Ce vendredi, près de 200 stations-service TotalEnergies vont connaître un mouvement de grève à la veille des départs en vacances, en raison de la hausse vertigineuse des prix du carburant. La CGT réclame une aide spécifique pour le paiement du carburant des salariés, qui est devenu une charge trop lourde à supporter face à la flambée des prix.
Face à la hausse des prix du carburant, qui a fortement augmenté depuis le début de la guerre au Moyen-Orient en février, les salariés des stations-service TotalEnergies rencontrent des difficultés financières majeures. Selon la CGT, certains salariés de la filiale Argedis, qui gère environ 200 stations, consacrent jusqu’à 400 euros par mois à l’achat de carburant, pour un salaire net de 1.600 euros. La situation est d’autant plus difficile que la majorité des salariés concernés ne peuvent compter que sur un revenu modeste, et le budget carburant devient une part écrasante de leurs dépenses mensuelles.
En réponse à cette situation, la CGT a demandé une aide financière pour couvrir ces coûts de carburant. Mais après plusieurs négociations avec la direction, celle-ci a proposé une prime carburant allant de 15 à 40 euros par mois, selon le trajet des employés entre leur domicile et leur lieu de travail. Une somme que le syndicat qualifie de « miettes », insuffisante face aux coûts réels auxquels les salariés font face.
Un appel à la grève et un blocage des stations-service TotalEnergies
Pour protester contre cette proposition jugée insuffisante, la CGT a décidé de lancer un appel à la grève pour ce vendredi. Le syndicat appelle à un blocage des stations-service TotalEnergies, notamment en Île-de-France, à la veille des départs en vacances d’été. Cette mobilisation vise non seulement à attirer l’attention sur les conditions de travail des employés mais aussi à obtenir une aide au paiement du carburant plus substantielle. La grève est donc un moyen de pression pour obtenir une réponse à la hauteur des attentes des salariés, dans un contexte économique de plus en plus difficile.
Le mouvement de grève survient également alors que TotalEnergies a mis en place une politique de plafonnement des prix du carburant, qui a entraîné une ruée d’automobilistes dans ses stations, et, par conséquent, une charge de travail accrue pour les salariés. Le syndicat dénonce cette situation, affirmant que, bien que la politique de plafonnement des prix ait permis de soulager les automobilistes, elle a également augmenté la pression sur les employés des stations-service, déjà surchargés.
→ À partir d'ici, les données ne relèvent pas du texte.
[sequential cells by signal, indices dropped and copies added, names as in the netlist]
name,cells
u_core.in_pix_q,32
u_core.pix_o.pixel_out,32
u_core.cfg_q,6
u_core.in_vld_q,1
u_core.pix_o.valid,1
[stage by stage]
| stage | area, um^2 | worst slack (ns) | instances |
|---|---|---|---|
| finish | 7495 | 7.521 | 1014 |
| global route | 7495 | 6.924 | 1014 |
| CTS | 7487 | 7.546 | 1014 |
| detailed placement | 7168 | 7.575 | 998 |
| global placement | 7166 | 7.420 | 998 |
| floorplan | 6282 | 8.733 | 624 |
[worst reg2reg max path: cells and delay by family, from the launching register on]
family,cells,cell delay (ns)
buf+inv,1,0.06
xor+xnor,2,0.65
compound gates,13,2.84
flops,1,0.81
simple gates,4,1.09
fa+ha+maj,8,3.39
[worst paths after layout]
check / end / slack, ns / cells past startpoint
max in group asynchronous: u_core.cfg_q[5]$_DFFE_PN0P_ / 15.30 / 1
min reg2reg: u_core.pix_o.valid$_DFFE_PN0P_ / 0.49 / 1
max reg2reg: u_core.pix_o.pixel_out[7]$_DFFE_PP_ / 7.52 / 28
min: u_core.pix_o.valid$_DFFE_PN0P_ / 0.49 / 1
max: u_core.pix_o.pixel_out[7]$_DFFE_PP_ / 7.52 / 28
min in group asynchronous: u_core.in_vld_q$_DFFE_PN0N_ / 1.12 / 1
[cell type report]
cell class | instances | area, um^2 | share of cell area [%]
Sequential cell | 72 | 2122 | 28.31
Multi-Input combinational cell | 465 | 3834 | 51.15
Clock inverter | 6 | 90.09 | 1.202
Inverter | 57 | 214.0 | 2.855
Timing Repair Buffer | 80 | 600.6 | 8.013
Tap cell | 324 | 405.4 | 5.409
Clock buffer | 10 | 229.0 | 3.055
## config.mk

```make
export PLATFORM = sky130hd
export DESIGN_NAME = two_voice_note_sequencer
export DESIGN_NICKNAME = d
export VERILOG_FILES = /design/src/hw/rtl/tvns_pkg.sv /design/src/hw/rtl/two_voice_note_sequencer.sv /design/src/hw/rtl/tvns_table.sv
export SDC_FILE = /design/constraint.sdc
export NUM_CORES = 2
export LEC_CHECK = 0
export BUFFER_PORTS_ARGS = -buffer_cell sky130_fd_sc_hd__buf_2
export CORE_MARGIN = 2
export CORE_UTILIZATION = 57
export DETAILED_ROUTE_END_ITERATION = 8
export HOLD_SLACK_MARGIN = 0.02
export PLACE_DENSITY = 0.76
export SETUP_SLACK_MARGIN = 0.3
export SLEW_MARGIN = 25
export SYNTH_ARGS = -nofsm -noshare
export SYNTH_HDL_FRONTEND = slang
export SYNTH_SLANG_ARGS = --single-unit
```

## constraint.sdc

```tcl
create_clock -name clk -period 3.6 [get_ports clk]
set_clock_uncertainty 0.15 [all_clocks]
set_input_delay 0.72 -clock clk [delete_from_list [all_inputs] [get_ports clk]]
set_output_delay 0.72 -clock clk [all_outputs]
set_load 0.05 [all_outputs]
```
**src/rtl/clns_pkg.sv**
```systemverilog
`default_nettype none
// ----------------------------------------------------------------------------
// clns_pkg: shared types and constants of the character lcd nibble sequencer
// request and result item layouts, request codes, register indexes and the
// segment table of the init program
// ----------------------------------------------------------------------------
package clns_pkg;

	// request kinds
	localparam logic [2:0] FUNC_INIT  = 3'd0;
	localparam logic [2:0] FUNC_CMD   = 3'd1;
	localparam logic [2:0] FUNC_DATA  = 3'd2;
	localparam logic [2:0] FUNC_GOTO  = 3'd3;
	localparam logic [2:0] FUNC_CLEAR = 3'd4;

	// configuration register indexes
	localparam logic [1:0] REG_LINE2_BASE = 2'd0;
	localparam logic [1:0] REG_LINE3_BASE = 2'd1;
	localparam logic [1:0] REG_LINE4_BASE = 2'd2;

	localparam logic [6:0] LINE2_BASE_RST = 7'd64;
	localparam logic [6:0] LINE3_BASE_RST = 7'd20;
	localparam logic [6:0] LINE4_BASE_RST = 7'd84;

	// hold times in microseconds
	localparam logic [13:0] HOLD_POWER_UP = 14'd16000;
	localparam logic [13:0] HOLD_WAKE     = 14'd5000;
	localparam logic [13:0] HOLD_FOUR_BIT = 14'd90;
	localparam logic [13:0] HOLD_CMD      = 14'd240;
	localparam logic [13:0] HOLD_DATA     = 14'd50;
	localparam logic [13:0] HOLD_HOME     = 14'd2240;
	localparam logic [13:0] HOLD_CLEAR    = 14'd3240;
	localparam logic [13:0] HOLD_STROBE   = 14'd1;

	// lcd instruction bytes
	localparam logic [7:0] LCD_WAKE      = 8'h30;
	localparam logic [7:0] LCD_FOUR_BIT  = 8'h20;
	localparam logic [7:0] LCD_FUNC_SET  = 8'h28;
	localparam logic [7:0] LCD_DISP_OFF  = 8'h08;
	localparam logic [7:0] LCD_DISP_ON   = 8'h0C;
	localparam logic [7:0] LCD_ENTRY     = 8'h06;
	localparam logic [7:0] LCD_CLR_DISP  = 8'h01;
	localparam logic [7:0] LCD_SET_DDRAM = 8'h80;

	localparam logic [3:0] INIT_LAST_SEG = 4'd9;
	localparam logic [3:0] NIB_LAST_SUB  = 4'd3;
	localparam logic [3:0] BYTE_LAST_SUB = 4'd8;

	typedef struct packed {
		logic [2:0] func;
		logic [7:0] value;
		logic [6:0] column;
		logic [3:0] row;
		logic [1:0] display_sel;
	} req_t;

	typedef struct packed {
		logic [7:0]  pins;
		logic [13:0] hold_us;
		logic        last;
	} rsp_t;

	typedef enum logic {
		ST_IDLE,
		ST_RUN
	} state_t;

	typedef enum logic [1:0] {
		SEG_SINGLE,
		SEG_NIBBLE,
		SEG_BYTE
	} seg_kind_t;

	typedef struct packed {
		seg_kind_t   kind;
		logic [7:0]  val;
		logic [13:0] tail;
		logic        last;
	} seg_info_t;

	// init program: power-up wait, three wake nibbles, switch to four bits, five bytes
	function automatic seg_info_t init_seg(input logic [3:0] seg);
		seg_info_t s;
		s.last = 1'b0;
		case (seg)
			4'd0: s = '{SEG_SINGLE, 8'h00, HOLD_POWER_UP, 1'b0};
			4'd1: s = '{SEG_NIBBLE, LCD_WAKE, HOLD_WAKE, 1'b0};
			4'd2: s = '{SEG_NIBBLE, LCD_WAKE, HOLD_WAKE, 1'b0};
			4'd3: s = '{SEG_NIBBLE, LCD_WAKE, HOLD_WAKE, 1'b0};
			4'd4: s = '{SEG_NIBBLE, LCD_FOUR_BIT, HOLD_FOUR_BIT, 1'b0};
			4'd5: s = '{SEG_BYTE, LCD_FUNC_SET, HOLD_CMD, 1'b0};
			4'd6: s = '{SEG_BYTE, LCD_DISP_OFF, HOLD_CMD, 1'b0};
			4'd7: s = '{SEG_BYTE, LCD_DISP_ON, HOLD_HOME, 1'b0};
			4'd8: s = '{SEG_BYTE, LCD_ENTRY, HOLD_HOME, 1'b0};
			4'd9: s = '{SEG_BYTE, LCD_CLR_DISP, HOLD_CLEAR, 1'b1};
			default: s = '{SEG_BYTE, LCD_CLR_DISP, HOLD_CLEAR, 1'b1};
		endcase
		return s;
	endfunction

endpackage
`default_nettype wire

```
**src/rtl/char_lcd_nibble_sequencer.sv**
```systemverilog
`default_nettype none
// ----------------------------------------------------------------------------
// char_lcd_nibble_sequencer: 4-bit bus character lcd request sequencer
// expands init, command, data, goto and clear requests into timed pin states
// ----------------------------------------------------------------------------
//
//  channel   direction  handshake              payload
//  req       in         req_valid / req_ready  clns_pkg::req_t
//  rsp       out        rsp_valid / rsp_ready  clns_pkg::rsp_t
//  cfg       in         cfg_wr_en              cfg_index, cfg_data
//
// one pin state leaves per cycle while the result side keeps taking them;
// a request gives 9 pin states, or 62 for init, and the step sequencer
// (segment and sub-step counters) walks through them. req_ready is low
// while a request is being expanded. unknown request kinds are taken and
// give no states. a stalled result holds the sequencer; reset clears the
// sequencer and loads the line bases.
//
module char_lcd_nibble_sequencer (
	input  wire logic            clk,
	input  wire logic            arst_n,
	input  wire logic            req_valid,
	output logic                 req_ready,
	input  wire clns_pkg::req_t  req,
	output logic                 rsp_valid,
	input  wire logic            rsp_ready,
	output clns_pkg::rsp_t       rsp,
	input  wire logic            cfg_wr_en,
	input  wire logic [1:0]      cfg_index,
	input  wire logic [6:0]      cfg_data
);

	clns_pkg::state_t state_q, state_d;
	logic [6:0] line2_q, line3_q, line4_q;
	logic [2:0] func_q;
	logic [7:0] byte_q;
	logic       rs_q;
	logic [2:0] en_q;
	logic [3:0] seg_q, seg_d;
	logic [3:0] sub_q, sub_d;
	logic       out_valid_q;
	clns_pkg::rsp_t out_q;

	logic            accept;
	logic            step;
	logic            seg_end;
	clns_pkg::seg_info_t seg;
	clns_pkg::rsp_t  nxt;
	logic [6:0]      base_sel;
	logic [6:0]      addr;
	logic [3:0]      k;
	logic [1:0]      phase;
	logic [3:0]      nib;
	logic [13:0]     tail_req;

	assign req_ready = (state_q == clns_pkg::ST_IDLE);
	assign accept    = req_valid && req_ready;
	assign step      = (state_q == clns_pkg::ST_RUN) && (!out_valid_q || rsp_ready);
	assign rsp_valid = out_valid_q;
	assign rsp       = out_q;

	// configuration registers
	always_ff @(posedge clk or negedge arst_n) begin
		if (!arst_n) begin
			line2_q <= clns_pkg::LINE2_BASE_RST;
			line3_q <= clns_pkg::LINE3_BASE_RST;
			line4_q <= clns_pkg::LINE4_BASE_RST;
		end else if (cfg_wr_en) begin
			case (cfg_index)
				clns_pkg::REG_LINE2_BASE: line2_q <= cfg_data;
				clns_pkg::REG_LINE3_BASE: line3_q <= cfg_data;
				clns_pkg::REG_LINE4_BASE: line4_q <= cfg_data;
				default: ;
			endcase
		end
	end

	// cursor address: line base plus column minus one, modulo 128
	always_comb begin
		case (req.row)
			4'd2:    base_sel = line2_q;
			4'd3:    base_sel = line3_q;
			4'd4:    base_sel = line4_q;
			default: base_sel = 7'd0;
		endcase
		addr = base_sel + req.column - 7'd1;
	end

	// request capture
	always_ff @(posedge clk) begin
		if (accept) begin
			func_q <= req.func;
			rs_q   <= (req.func == clns_pkg::FUNC_DATA);
			case (req.display_sel)
				2'd1:    en_q <= 3'b010;
				2'd2:    en_q <= 3'b100;
				default: en_q <= 3'b001;
			endcase
			case (req.func)
				clns_pkg::FUNC_GOTO:  byte_q <= clns_pkg::LCD_SET_DDRAM | {1'b0, addr};
				clns_pkg::FUNC_CLEAR: byte_q <= clns_pkg::LCD_CLR_DISP;
				default:              byte_q <= req.value;
			endcase
		end
	end

	// segment description for the current step
	always_comb begin
		case (func_q)
			clns_pkg::FUNC_DATA:  tail_req = clns_pkg::HOLD_DATA;
			clns_pkg::FUNC_CLEAR: tail_req = clns_pkg::HOLD_CLEAR;
			default:              tail_req = clns_pkg::HOLD_CMD;
		endcase
		if (func_q == clns_pkg::FUNC_INIT) begin
			seg = clns_pkg::init_seg(seg_q);
		end else begin
			seg = '{clns_pkg::SEG_BYTE, byte_q, tail_req, 1'b1};
		end
	end

	// pin state of the current step
	always_comb begin
		k       = sub_q;
		seg_end = 1'b0;
		nxt     = '{8'h00, clns_pkg::HOLD_STROBE, 1'b0};
		case (seg.kind)
			clns_pkg::SEG_SINGLE: begin
				seg_end     = 1'b1;
				nxt.pins    = 8'h00;
				nxt.hold_us = seg.tail;
			end
			clns_pkg::SEG_NIBBLE: begin
				seg_end = (sub_q == clns_pkg::NIB_LAST_SUB);
				k       = sub_q;
			end
			clns_pkg::SEG_BYTE: begin
				seg_end = (sub_q == clns_pkg::BYTE_LAST_SUB);
				k       = sub_q - 4'd1;
			end
			default: ;
		endcase
		phase = k[1:0];
		nib   = (seg.kind == clns_pkg::SEG_BYTE && k[2]) ? seg.val[3:0] : seg.val[7:4];
		if (seg.kind != clns_pkg::SEG_SINGLE) begin
			if (seg.kind == clns_pkg::SEG_BYTE && sub_q == 4'd0) begin
				// set-up state with select only
				nxt.pins    = {7'd0, rs_q};
				nxt.hold_us = clns_pkg::HOLD_STROBE;
			end else begin
				case (phase)
					2'd1:    nxt.pins = {nib, en_q, rs_q};
					2'd3:    nxt.pins = {nib, 4'b0000};
					default: nxt.pins = {nib, 3'b000, rs_q};
				endcase
				if (phase == 2'd3) begin
					nxt.hold_us = seg_end ? seg.tail : 14'd0;
				end
			end
		end
		nxt.last = seg_end && seg.last;
	end

	// sequencer state register
	always_ff @(posedge clk or negedge arst_n) begin
		if (!arst_n) begin
			state_q <= clns_pkg::ST_IDLE;
			seg_q   <= 4'd0;
			sub_q   <= 4'd0;
		end else begin
			state_q <= state_d;
			seg_q   <= seg_d;
			sub_q   <= sub_d;
		end
	end

	// next state and step counters
	always_comb begin
		state_d = state_q;
		seg_d   = seg_q;
		sub_d   = sub_q;
		case (state_q)
			clns_pkg::ST_IDLE: begin
				if (accept && req.func <= clns_pkg::FUNC_CLEAR) begin
					state_d = clns_pkg::ST_RUN;
					seg_d   = 4'd0;
					sub_d   = 4'd0;
				end
			end
			clns_pkg::ST_RUN: begin
				if (step) begin
					if (seg_end) begin
						sub_d = 4'd0;
						if (seg.last) begin
							state_d = clns_pkg::ST_IDLE;
						end else begin
							seg_d = seg_q + 4'd1;
						end
					end else begin
						sub_d = sub_q + 4'd1;
					end
				end
			end
			default: state_d = clns_pkg::ST_IDLE;
		endcase
	end

	// output register
	always_ff @(posedge clk or negedge arst_n) begin
		if (!arst_n) begin
			out_valid_q <= 1'b0;
		end else if (step) begin
			out_valid_q <= 1'b1;
		end else if (rsp_ready) begin
			out_valid_q <= 1'b0;
		end
	end

	always_ff @(posedge clk) begin
		if (step) begin
			out_q <= nxt;
		end
	end

endmodule
`default_nettype wire

```
**config.mk**
```make
export PLATFORM = sky130hd
export DESIGN_NAME = char_lcd_nibble_sequencer
export DESIGN_NICKNAME = d
export VERILOG_FILES = /design/src/rtl/clns_pkg.sv /design/src/rtl/char_lcd_nibble_sequencer.sv
export SDC_FILE = /design/constraint.sdc
export NUM_CORES = 1
export LEC_CHECK = 0
export BUFFER_PORTS_ARGS = -buffer_cell sky130_fd_sc_hd__buf_4
export CELL_PAD_IN_SITES_DETAIL_PLACEMENT = 1
export CELL_PAD_IN_SITES_GLOBAL_PLACEMENT = 2
export CORE_AREA = 2 2 100 102
export DETAILED_ROUTE_END_ITERATION = 10
export DIE_AREA = 0 0 102 104
export PLACE_DENSITY_LB_ADDON = 0.08
export SYNTH_ARGS = -nofsm -noshare
export SYNTH_HDL_FRONTEND = slang
export SYNTH_SLANG_ARGS = --single-unit
export TNS_END_PERCENT = 30
```
**constraint.sdc**
```tcl
create_clock -name clk -period 8.5 [get_ports clk]
set_input_delay 1.7 -clock clk [delete_from_list [all_inputs] [get_ports clk]]
set_output_delay 1.7 -clock clk [all_outputs]
set_load 0.01 [all_outputs]
```
== Yosys cells after proc, flatten, opt, wreduce, memory -nomap -nowiden ==
Memories as Yosys holds them, arrays and structs flattened.
Cells that the tools add are included.
Storage, ports and cells
  register bits after elaboration: 69
  ROM bits: 336
  bits of input ports: 38
  output and inout port bits: 25
  logic and storage cells: 92
  memories: 1
Memory list
  (name not given): words 16, bits a word 21, rd ports 1, clocked after Yosys merged registers in 0, write ports 0, RTL line clns_pkg.sv:85  | case (seg)
Cells by class
  $add $sub $neg: 5
  order comparisons: 1
  equality and inequality tests: 22
  mux-type cells: 29
  bitwise gates (word level): 1
  reduce and logical (&&, ||, !) cells: 19
Operator list (count)
  two-way mux 22 bit: 2
  two-way mux 14 bit: 3
  two-way mux 4 bit: 7
  two-way mux 25 bit: 1
  one-hot mux 12 bit (2 select lines): 1
  one-hot mux 4 bit (2 select lines): 3
  one-hot mux 7 bit (3 select lines): 1
  one-hot mux 8 bit (2 select lines): 1
  == test 4 x 2 -> 1 bit, second input constant: 3
  == test 3 x 2 -> 1 bit, second input constant: 3
  adder 4 x 1 -> 4 bit, second input constant: 2
  == test 2 x 1 -> 1 bit, second input constant: 4
  == test 2 bit, second input constant: 4
  AND reduction 2 bit: 4
  adder 7 bit: 1
  subtractor 7 x 1 -> 7 bit, second input constant: 1
  == test 3 bit, second input constant: 2
  logical AND 1 bit: 6
  two-way mux 1 bit: 6
  inequality test 2 x 1 -> 1 bit, second input constant: 3
  one-hot mux 3 bit (2 select lines): 1
  == test 4 x 3 -> 1 bit, second input constant: 1
  == test 4 bit, second input constant: 1
  logical NOT 2 bit: 2
  other kinds (13): 14

== Depth between registers and ports, before layout ==
Gate-level depths: netlist of run 1.
  depth after elaboration: 9
  depth in mapped cells: 11
  gate-level depth less buffers: 11

== Worst setup path before layout of run 1 ==
OpenSTA, ideal clock, no wires.
  kind: input -> register
  start point: input req[5] in the netlist's numbering
  end point: register byte_q[5], data pin
  library setup time: 0.180 ns
  arrival time: 4.102 ns
  data required time: 8.320 ns
  setup slack: 4.218 ns
  stages: 10
  buffers on the path: 0
  cell sequence: nor4bb_1 > a222oi_1 > ha_1 > inv_1 > ha_1 > fa_1 > a21o_1 > a21oi_1 > xor2_1 > a221oi_1
Between the ends
  word-level cells in the longest chain between the ends: 5
  elaborated cells on any way between the ends: 7
  those cells by class: 2 x add/sub; 3 x eq/ne; 2 x mux
Ends and longest elaborated chain
  start: declaration: RTL line char_lcd_nibble_sequencer.sv:24  | input wire clns_pkg::req_t req,
  == test 4 x 3 -> 1 bit or == test 4 x 2 -> 1 bit (tied branches): RTL line char_lcd_nibble_sequencer.sv:80  | case (req.row)
  one-hot mux 7 bit (3 select lines) (*): RTL line char_lcd_nibble_sequencer.sv:80
  adder 7 bit (*): RTL line char_lcd_nibble_sequencer.sv:86  | addr = base_sel + req.column - 7'd1;
  subtractor 7 x 1 -> 7 bit (*): RTL line char_lcd_nibble_sequencer.sv:86
  one-hot mux 8 bit (2 select lines) (*): RTL line char_lcd_nibble_sequencer.sv:99  | case (req.func)
  end signal: assignment: RTL line char_lcd_nibble_sequencer.sv:100  | clns_pkg::FUNC_GOTO: byte_q <= clns_pkg::LCD_SET_DDRAM | {1'b0, addr};
  end signal: assignment: RTL line char_lcd_nibble_sequencer.sv:101  | clns_pkg::FUNC_CLEAR: byte_q <= clns_pkg::LCD_CLR_DISP;
  end signal: assignment: RTL line char_lcd_nibble_sequencer.sv:102  | default: byte_q <= req.value;
  end: declaration: RTL line char_lcd_nibble_sequencer.sv:36  | logic [7:0] byte_q;
Every way passes the cells marked *; elsewhere a longest branch is shown, timed or not.
A chain may end at the register's enable or synchronous reset.

== Worst setup path after layout of run 1 ==
Ends and elaborated chain as after synthesis.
La direction de TotalEnergies reste silencieuse
À l’heure actuelle, la direction de TotalEnergies n’a pas souhaité commenter publiquement la grève prévue ni répondre aux demandes formulées par la CGT, rapporte le Figaro. Bien que TotalEnergies ait récemment annoncé que 3.300 stations-service sont réparties sur tout le territoire français, l’entreprise semble ne pas avoir pris la mesure de la situation de ses employés. Cette grève, qui se déroule dans un contexte tendu, pourrait entraîner des perturbations supplémentaires dans les stations-service, déjà affectées par la forte demande.